London Fog?

Today we woke up to find a thin mist spreading over everything. It's the first "fog" we've had here in southeast London this autumn. Fog is unfamiliar enough that my daughter looked out of the window with shining eyes: "Jack Frost is here!" she exclaimed. "It means it's almost Christmas!" There wasn't a trace of frost anywhere, so clearly this strange weather event is very unfamiliar.

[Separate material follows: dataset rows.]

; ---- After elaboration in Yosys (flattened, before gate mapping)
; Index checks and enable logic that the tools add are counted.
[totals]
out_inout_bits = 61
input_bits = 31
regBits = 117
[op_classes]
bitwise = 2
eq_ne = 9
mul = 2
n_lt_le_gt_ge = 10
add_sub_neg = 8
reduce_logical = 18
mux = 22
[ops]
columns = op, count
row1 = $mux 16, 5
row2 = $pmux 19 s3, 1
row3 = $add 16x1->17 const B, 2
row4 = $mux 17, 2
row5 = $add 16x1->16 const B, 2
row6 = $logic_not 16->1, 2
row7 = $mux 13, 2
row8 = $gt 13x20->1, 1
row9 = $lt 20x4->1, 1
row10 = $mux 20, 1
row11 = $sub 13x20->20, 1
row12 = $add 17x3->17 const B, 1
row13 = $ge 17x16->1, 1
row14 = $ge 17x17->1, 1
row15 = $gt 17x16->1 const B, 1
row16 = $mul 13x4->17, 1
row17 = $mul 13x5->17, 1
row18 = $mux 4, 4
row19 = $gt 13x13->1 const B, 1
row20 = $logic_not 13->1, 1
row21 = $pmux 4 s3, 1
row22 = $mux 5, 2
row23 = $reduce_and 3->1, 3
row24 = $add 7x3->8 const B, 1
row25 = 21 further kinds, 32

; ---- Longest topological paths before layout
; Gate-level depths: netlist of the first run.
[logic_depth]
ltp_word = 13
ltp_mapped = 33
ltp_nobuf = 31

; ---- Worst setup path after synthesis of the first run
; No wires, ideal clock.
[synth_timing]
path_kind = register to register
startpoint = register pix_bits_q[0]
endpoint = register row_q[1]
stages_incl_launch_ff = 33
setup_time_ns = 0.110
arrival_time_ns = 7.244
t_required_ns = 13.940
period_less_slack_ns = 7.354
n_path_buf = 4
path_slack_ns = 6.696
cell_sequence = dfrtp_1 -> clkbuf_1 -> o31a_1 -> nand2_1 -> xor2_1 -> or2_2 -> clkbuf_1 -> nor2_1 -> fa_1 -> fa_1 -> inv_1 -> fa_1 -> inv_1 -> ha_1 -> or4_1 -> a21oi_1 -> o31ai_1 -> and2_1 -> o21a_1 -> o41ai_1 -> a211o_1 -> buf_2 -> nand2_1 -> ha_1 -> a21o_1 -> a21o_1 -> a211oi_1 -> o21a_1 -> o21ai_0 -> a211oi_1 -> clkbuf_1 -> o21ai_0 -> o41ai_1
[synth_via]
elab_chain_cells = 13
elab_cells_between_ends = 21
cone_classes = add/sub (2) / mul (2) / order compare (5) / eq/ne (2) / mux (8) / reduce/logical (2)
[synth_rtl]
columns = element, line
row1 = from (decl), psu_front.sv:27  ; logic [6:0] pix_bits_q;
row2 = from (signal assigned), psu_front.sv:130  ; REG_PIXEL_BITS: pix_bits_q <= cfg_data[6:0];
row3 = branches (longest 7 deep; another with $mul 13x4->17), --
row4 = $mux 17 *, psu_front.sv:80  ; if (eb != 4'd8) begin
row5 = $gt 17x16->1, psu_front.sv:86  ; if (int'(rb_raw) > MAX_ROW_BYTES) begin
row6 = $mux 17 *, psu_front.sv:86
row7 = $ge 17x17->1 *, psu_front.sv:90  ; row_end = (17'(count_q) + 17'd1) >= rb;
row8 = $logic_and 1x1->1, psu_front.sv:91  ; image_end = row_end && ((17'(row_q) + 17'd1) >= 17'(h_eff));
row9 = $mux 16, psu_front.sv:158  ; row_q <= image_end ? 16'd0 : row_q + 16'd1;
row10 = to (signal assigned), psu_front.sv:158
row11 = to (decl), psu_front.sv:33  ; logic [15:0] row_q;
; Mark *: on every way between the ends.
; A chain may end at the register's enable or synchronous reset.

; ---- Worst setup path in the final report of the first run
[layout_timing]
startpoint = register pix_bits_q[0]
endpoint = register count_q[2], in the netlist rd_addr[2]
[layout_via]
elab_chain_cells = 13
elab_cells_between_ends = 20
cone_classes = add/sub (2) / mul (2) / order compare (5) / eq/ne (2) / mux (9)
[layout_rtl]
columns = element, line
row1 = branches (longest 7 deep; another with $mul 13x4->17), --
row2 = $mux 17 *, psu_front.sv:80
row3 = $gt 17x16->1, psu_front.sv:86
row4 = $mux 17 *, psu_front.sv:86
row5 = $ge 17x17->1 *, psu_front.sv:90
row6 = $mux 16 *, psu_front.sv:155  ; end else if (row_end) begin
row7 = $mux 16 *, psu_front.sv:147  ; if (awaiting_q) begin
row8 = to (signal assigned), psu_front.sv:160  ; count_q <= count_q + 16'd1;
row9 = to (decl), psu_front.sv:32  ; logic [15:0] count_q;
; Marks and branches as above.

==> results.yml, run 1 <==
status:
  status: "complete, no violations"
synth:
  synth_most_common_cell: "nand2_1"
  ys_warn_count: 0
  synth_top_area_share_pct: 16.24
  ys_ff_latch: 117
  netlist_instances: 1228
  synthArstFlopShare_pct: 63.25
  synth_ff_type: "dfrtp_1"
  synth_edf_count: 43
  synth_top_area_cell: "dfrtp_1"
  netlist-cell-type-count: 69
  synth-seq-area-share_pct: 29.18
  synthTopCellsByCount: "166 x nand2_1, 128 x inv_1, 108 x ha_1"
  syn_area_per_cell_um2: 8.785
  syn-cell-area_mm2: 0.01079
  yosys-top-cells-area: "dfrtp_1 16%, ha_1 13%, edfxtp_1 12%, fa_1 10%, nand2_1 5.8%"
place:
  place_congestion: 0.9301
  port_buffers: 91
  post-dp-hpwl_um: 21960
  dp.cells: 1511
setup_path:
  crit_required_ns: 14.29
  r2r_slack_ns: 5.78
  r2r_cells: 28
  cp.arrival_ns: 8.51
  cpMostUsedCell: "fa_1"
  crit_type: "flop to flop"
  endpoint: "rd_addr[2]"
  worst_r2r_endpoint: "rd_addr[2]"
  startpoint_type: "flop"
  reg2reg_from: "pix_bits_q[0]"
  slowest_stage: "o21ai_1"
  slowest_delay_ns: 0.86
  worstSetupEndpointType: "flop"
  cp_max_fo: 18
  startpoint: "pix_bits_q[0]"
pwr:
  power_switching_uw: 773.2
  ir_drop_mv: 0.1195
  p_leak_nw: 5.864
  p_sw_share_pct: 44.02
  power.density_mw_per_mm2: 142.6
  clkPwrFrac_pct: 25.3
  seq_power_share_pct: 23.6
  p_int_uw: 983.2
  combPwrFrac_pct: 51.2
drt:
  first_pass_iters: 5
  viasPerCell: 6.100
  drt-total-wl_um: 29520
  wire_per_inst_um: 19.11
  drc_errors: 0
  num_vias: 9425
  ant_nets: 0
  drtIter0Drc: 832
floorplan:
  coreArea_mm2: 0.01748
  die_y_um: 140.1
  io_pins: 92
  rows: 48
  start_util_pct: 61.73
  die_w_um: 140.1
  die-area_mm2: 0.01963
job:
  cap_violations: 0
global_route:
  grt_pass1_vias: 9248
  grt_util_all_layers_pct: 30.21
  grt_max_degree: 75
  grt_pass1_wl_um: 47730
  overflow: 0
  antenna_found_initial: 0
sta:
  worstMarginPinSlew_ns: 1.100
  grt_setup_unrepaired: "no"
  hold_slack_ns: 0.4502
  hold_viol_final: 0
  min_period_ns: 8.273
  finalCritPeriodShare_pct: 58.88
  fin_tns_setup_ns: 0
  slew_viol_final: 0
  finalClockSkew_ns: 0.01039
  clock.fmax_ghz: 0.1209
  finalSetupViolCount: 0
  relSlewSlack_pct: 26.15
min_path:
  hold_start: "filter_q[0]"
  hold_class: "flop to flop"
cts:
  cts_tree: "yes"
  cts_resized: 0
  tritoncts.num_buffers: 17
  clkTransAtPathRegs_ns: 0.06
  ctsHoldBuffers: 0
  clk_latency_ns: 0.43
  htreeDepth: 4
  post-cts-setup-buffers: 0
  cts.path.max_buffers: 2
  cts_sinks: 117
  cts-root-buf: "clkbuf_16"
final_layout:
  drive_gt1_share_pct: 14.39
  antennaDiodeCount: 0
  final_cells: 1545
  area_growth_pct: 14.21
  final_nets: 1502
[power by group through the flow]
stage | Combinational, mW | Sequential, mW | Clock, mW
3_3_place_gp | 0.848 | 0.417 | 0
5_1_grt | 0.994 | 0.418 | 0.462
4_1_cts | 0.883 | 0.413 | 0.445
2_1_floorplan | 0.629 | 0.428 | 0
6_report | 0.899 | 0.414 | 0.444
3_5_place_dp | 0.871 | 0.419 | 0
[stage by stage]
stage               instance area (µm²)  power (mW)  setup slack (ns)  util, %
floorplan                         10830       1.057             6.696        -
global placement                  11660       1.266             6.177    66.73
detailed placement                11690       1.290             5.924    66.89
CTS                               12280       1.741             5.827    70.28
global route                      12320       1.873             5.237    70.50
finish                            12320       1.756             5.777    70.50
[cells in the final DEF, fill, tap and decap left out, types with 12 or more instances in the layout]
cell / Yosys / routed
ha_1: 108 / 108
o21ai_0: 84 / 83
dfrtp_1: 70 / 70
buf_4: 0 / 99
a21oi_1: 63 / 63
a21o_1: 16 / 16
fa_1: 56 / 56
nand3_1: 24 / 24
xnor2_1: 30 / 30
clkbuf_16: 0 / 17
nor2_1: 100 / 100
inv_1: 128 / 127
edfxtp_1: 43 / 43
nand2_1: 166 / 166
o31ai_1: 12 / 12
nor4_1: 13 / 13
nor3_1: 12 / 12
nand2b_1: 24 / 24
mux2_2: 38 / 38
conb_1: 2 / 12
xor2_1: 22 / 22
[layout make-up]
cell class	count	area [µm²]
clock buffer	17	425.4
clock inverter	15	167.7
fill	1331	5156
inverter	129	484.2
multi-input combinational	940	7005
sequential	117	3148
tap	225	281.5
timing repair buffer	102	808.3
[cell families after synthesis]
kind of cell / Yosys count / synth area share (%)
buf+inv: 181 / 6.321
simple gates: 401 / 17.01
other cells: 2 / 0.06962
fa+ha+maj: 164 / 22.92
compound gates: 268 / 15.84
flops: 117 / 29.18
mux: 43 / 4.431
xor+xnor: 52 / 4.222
===== config.mk =====
export PLATFORM = sky130hd
export DESIGN_NAME = saoc_div
export DESIGN_NICKNAME = d
export VERILOG_FILES = /design/src/sv/saoc_div.sv
export SDC_FILE = /design/constraint.sdc
export NUM_CORES = 2
export LEC_CHECK = 0
export ABC_CLOCK_PERIOD_IN_PS = 3700
export BUFFER_PORTS_ARGS = -buffer_cell sky130_fd_sc_hd__buf_2
export CAP_MARGIN = 10
export CORE_MARGIN = 5
export CORE_UTILIZATION = 58
export CTS_CLUSTER_SIZE = 20
export DETAILED_ROUTE_END_ITERATION = 10
export PLACE_DENSITY = 0.77
export SYNTH_ARGS = -nofsm -noshare
export SYNTH_HDL_FRONTEND = slang
export SYNTH_SLANG_ARGS = --single-unit

===== constraint.sdc =====
create_clock -name clk -period 3.7 [get_ports clk]
set_clock_uncertainty 0.1 [all_clocks]
set_input_delay 1.11 -clock clk [delete_from_list [all_inputs] [get_ports clk]]
set_output_delay 1.11 -clock clk [all_outputs]
set_load 0.05 [all_outputs]

===== src/sv/saoc_div.sv =====
// Pipelined restoring divider, one quotient bit per register stage.
module saoc_div #(
  parameter int CW = 44,
  parameter int DW = 21,
  parameter int QW = 23
) (
  input  logic          clk,
  input  logic          en,
  input  logic [CW-1:0] num,
  input  logic [DW-1:0] den,
  output logic [QW-1:0] quo
);

  logic [CW-1:0] rem [QW-1];
  logic [DW-1:0] dv  [QW-1];
  logic [QW-1:0] q   [QW];

  for (genvar i = 0; i < QW; i++) begin : g_stage
    logic [CW-1:0] r_in;
    logic [CW-1:0] d_sh;
    logic [DW-1:0] d_in;
    logic [QW-1:0] q_in;
    logic          fit;

    if (i == 0) begin : g_first
      assign r_in = num;
      assign d_in = den;
      assign q_in = '0;
    end else begin : g_next
      assign r_in = rem[i-1];
      assign d_in = dv[i-1];
      assign q_in = q[i-1];
    end

    // trial subtract of the divisor aligned to this quotient bit
    assign d_sh = CW'(d_in) << (QW - 1 - i);
    assign fit  = (r_in >= d_sh);

    always_ff @(posedge clk) begin
      if (en) begin
        q[i] <= q_in | (fit ? (QW'(1) << (QW - 1 - i)) : '0);
      end
    end

    if (i < QW - 1) begin : g_carry
      always_ff @(posedge clk) begin
        if (en) begin
          rem[i] <= fit ? (r_in - d_sh) : r_in;
          dv[i]  <= d_in;
        end
      end
    end
  end

  assign quo = q[QW-1];

endmodule


---- Word-level counts from Yosys, hierarchy flattened ----
Memory sizes are Yosys's and may differ from the RTL's.
Cells that the tools add are included.
word-level totals
  flip-flop bits (word level) ............. 0
  bits in latches ......................... 0
  memory bits (writable) .................. 1959
  ROM bits ................................ 0
  output and inout bits ................... 23
  memories ................................ 3
cells by class
  add/subtract/negate cells ............... 22
  multipliers ............................. 0
  div/mod/pow operators ................... 0
  order comparisons ....................... 23
  equal/unequal tests ..................... 0
  shift operators ......................... 0
  multiplexer cells ....................... 47
  bitwise operators ....................... 22
  reductions and logical operators ........ 0
memories
  name  depth  bits a word  read ports  clocked after Yosys merged registers in  write ports  RTL line  text
  rem   22     44           22          0                                        22           14        logic [CW-1:0] rem [QW-1];
  q     23     23           23          0                                        23           16        logic [QW-1:0] q [QW];
  dv    22     21           22          0                                        22           15        logic [DW-1:0] dv [QW-1];
operator list
  cell              number
  $mux W44          22
  $ge A44 B21 Y1    1
  $ge A44 B22 Y1    1
  $ge A44 B23 Y1    1
  $ge A44 B24 Y1    1
  $ge A44 B25 Y1    1
  $ge A44 B26 Y1    1
  $ge A44 B27 Y1    1
  $ge A44 B28 Y1    1
  $ge A44 B29 Y1    1
  $ge A44 B30 Y1    1
  $ge A44 B31 Y1    1
  $ge A44 B32 Y1    1
  $ge A44 B33 Y1    1
  $ge A44 B34 Y1    1
  $ge A44 B35 Y1    1
  $ge A44 B36 Y1    1
  $ge A44 B37 Y1    1
  $ge A44 B38 Y1    1
  $ge A44 B39 Y1    1
  $ge A44 B40 Y1    1
  $ge A44 B41 Y1    1
  $ge A44 B42 Y1    1
  $ge A44 B43 Y1    1
  other kinds (67)  69

---- Logic depth before layout (Yosys ltp) ----
An unclocked memory read counts as a cell.
  word-level depth ........................ 4
  depth in mapped cells ................... 15

---- Worst setup path after synthesis ----
Ideal clock, no wire load.
  kind .................................... input to register
  from .................................... in den[7]
  to ...................................... mem rem[0][43], data pin
  arrival time ............................ 3.548 ns
  path slack .............................. -0.208 ns
  stages .................................. 13
  buffers on the path ..................... 1
  path through ............................ inv_1 > ha_1 > a21o_1 > a21o_1 > a21oi_1 > o21ai_0 > nor3_1 > a21oi_1 > o21a_1 > nor3_1 > clkbuf_1 > nor2_1 > mux2_2
RTL lines
  what             RTL line  text
  start, declared  10        input logic [DW-1:0] den,
  end, declared    14

==> results list <==
- Outcome: complete, but fails checks
* Violations in the final reports: setup timing
* Area post-placement: 92,720 um2
* Count of unique library cells instantiated by Yosys: 103
* Summed area of non-filler cells in the final layout: 99,540 um2
- In this design, the stage delay of the slowest critical-path cell is 0.42 ns.
- Summing the areas of all fa, ha and maj instances in the mapped netlist gives 7.489% of the synthesized area.
* Number of H-tree branching levels: 4
- The most numerous cell type found on the critical path is inv_2.
- Xor-xnor portion of the synthesized cell area: 6.181%
- Number of global-route vias before repair: 58,722
- In this run the core area contains 141 standard-cell rows.
- In the synthesized netlist, the number of instances is 7,232.
- Horizontal extent of the die: 396.4 um
- Counting flops with an async set or reset pin after synthesis yields a share of 0%.
- Measured against the total synthesized area, the mux share comes to 1.025%.
- The count of pins over their slew limit came to 0.
- Entering global routing, the biggest net connects 137 pins.
- After filler insertion, the fill cell instance count of the layout stands at 10,219.
- Area fraction in compound gates after synthesis: 11.61%
- Setup repair after global routing could not meet its margin everywhere.
* Clk buf depth: 3
- The first routing iteration left 5,046 violations.
* Crit path max fanout: 3
- The library cell used most frequently in the layout, excluding fill and tap cells, is edfxtp_1.
* Number of clock sinks: 1,706
- GP Congestion: 0.9338
* # DRC: 0
* Remaining max-slew budget at the tightest pin: 47.09%
- For this run, the detailed router's first-pass iteration total came to 6.
- Dividing the detail-routed wire length by the instance count gives 20.04 um.
* Element type at the critical path start: flop
* Syn_nets: 7,804
- Number of antenna violations at the first check in global routing: 5
- Net count, final: 8,422
- Maximum operating frequency: 0.2641 GHz
- Setup violations remaining at the end of the flow were counted as 5.
- CTS Root Cell: clkbuf_16
* Fraction of the yosys area taken by sequential cells: 59.17%
- The analysis attributes to cell leakage a power of 38.42 nW.
* Share of post-route cells with drive strength above 1: 13.87%
- Power density over cell area: 728.2 nW/um2
- TritonCTS built the clock tree.
- Final critical path time including I/O delays and setup: 3.786 ns
- Yosys reg bits: 1,706
- Area growth syn-to-layout: 14.98%
* Type of the most critical hold path: reg2reg
* Number of CTS-inserted buffers: 174
- On the critical path, the stage with the largest delay is an instance of edfxtp_1.
- The worst-case IR drop observed on VDD is 0.4423 mV.
- Initial core utilization: 58.49%
* Total GRT Usage: 24.85%
* Clock Pin Slew Worst Setup and Hold Paths: 0.07 ns
- Overall overflow remaining after global route: 0
- Total wire length after detailed routing: 198,800 um
- Top library cells by usage in the layout, fill and taps aside: edfxtp_1, inv_1, nand2_1, o21ai_0, ha_1
- Maximum capacitance violations: 0
* Final ANT Viol Nets: 0
* HPWL after detailed placement: 144,700 um
* Vias: 58,670
- List of cells traversed by the critical path: inv_2 > ha_4 > inv_2 > fa_2 > a211oi_4 > o21ai_4 > a2111oi_4 > buf_4 > o31ai_4 > nand2_2 > a31oi_4 > a221oi_2 > nand2b_4 > or3b_1 > xnor2_1
- Synthesized area: 86,580 um2
- The die covers 157,100 um2.
- Dividing the synthesized area by the synthesized cell count gives 11.97 um2.
- Input and output buffers added on the ports amount to 89.
- Summing internal, switching and leakage power gives 72.49 mW.
* Crit path DAT: 4.25 ns
- Number of enable flip-flop cells after synthesis: 1,706
- Total number of yosys warnings: 0
- Largest family of logic cells by synthesized area: compound AO/OA/AOI/OAI gates
* Hold Worst Slack: 0.3085 ns
* Count of boundary I/O pins: 90
- Synthesized-area fraction occupied by and/or/nand/nor cells: 11.12%
- Endpoints failing hold: 0
- For this run, the leading register cell type out of synthesis is edfxtp_1.
- The critical path in this run is classified as reg2reg.
* Global-route wire length before repair: 311,600 um
- From bottom edge to top edge, the die measures 396.4 um.
- Worst-case setup margin in the final layout: -0.08580 ns
* Vias/cell: 5.915
- STA puts the critical path data required time at 4.17 ns.
- Insertion delay to the later sink of the worst-skew pair: 0.84 ns
- Transition at the pin with the smallest max-transition slack: 0.7864 ns
- Critical Path End Type: flop
* Tcrit/Tclk final: 102.3%
- In this run the standard cell core region covers 148,000 um2.
## routing by layer
layer	track usage [%]	share of wire, %	up-vias
met5	0	0.0065	-
met3	3.639	5.5	544
met2	45.02	51	1975
li1	-	-	27900
met1	29.53	38	28249
met4	10.80	4.8	2
## state kept, by name, summed over array words and instances, names as in the netlist
signal	cells
rem	968
dv	462
q	276
## logic make-up (layout without fill, tap and decap cells)
logic type	after synthesis	in the layout
XOR/XNOR	611	611
AND/OR/NAND/NOR	1935	1935
other	0	2
adder cells (fa/ha/maj)	505	505
flip-flops	1706	1706
multiplexers	80	80
buffers and inverters	769	1523
AO/OA/AOI/OAI	1626	1627
## critical path: cells and delay by family (launching register included)
kind                     cells  cell delay [ns]
flip-flops                   1             0.42
buffers and inverters        3             0.36
AO/OA/AOI/OAI                6             1.30
XOR/XNOR                     1             0.13
AND/OR/NAND/NOR              3             0.66
adder cells (fa/ha/maj)      2             0.55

Which got me thinking about the famed London fogs. What happened to them? My father described fogs in the fifties so thick that you would lose your way home, wondering around and around for hours without being able to see further than your hand. Even allowing for some exaggeration, we know London is notorious for its fogs. Jack the Ripper would not be the same without the swirling fog, and where would Sherlock Holmes be without the London fog? What of the famous pea-soup fog or pea souper? Or, as it was called in the 19th century, the London Particular?  There are so many descriptions of yellow-green fog in literature that I can only puzzle over the current day absence of this natural phenomena.

A little research reveals that, far from being an exaggeration, my father's description of the fog was in fact understated. In December 1952, over a period of four days, the fog was so thick that people claimed that they could not see their shoes. It was virtually impossible to go anywhere. People abandoned their cars on the road. Not only that, but thousands of people who suffered from respiratory diseases died, their lips turning blue from lack of oxygen.

But far from being a natural phenomenon, the yellow London fog was made up of sulpher compounds resulting from the burning of coal in factories and households. After the Clean Air Act of 1956, which introduced smokeless zones and limited the use of coal particularly for domestic purposes, the pea soupers disappeared.

Which is why my daughter, a couple of generations later, can look out of the window in south east London and fail to recognize the real natural phenomenon called fog.

Comments

  1. That's so interesting, I hadn't really thought about it. It's something we all link with London, but it's not really brought up anymore. Good to realize why (and yay for that).

    See, now, I love fog. It's one of my favorite things. I've only ever run across lovely white/grey fog, though. The kind that even if it sticks around all day it gets pretty thin during the day (usually) and while it gets thick at night, it doesn't get too thick. I think the worst was when we couldn't see the road from the house.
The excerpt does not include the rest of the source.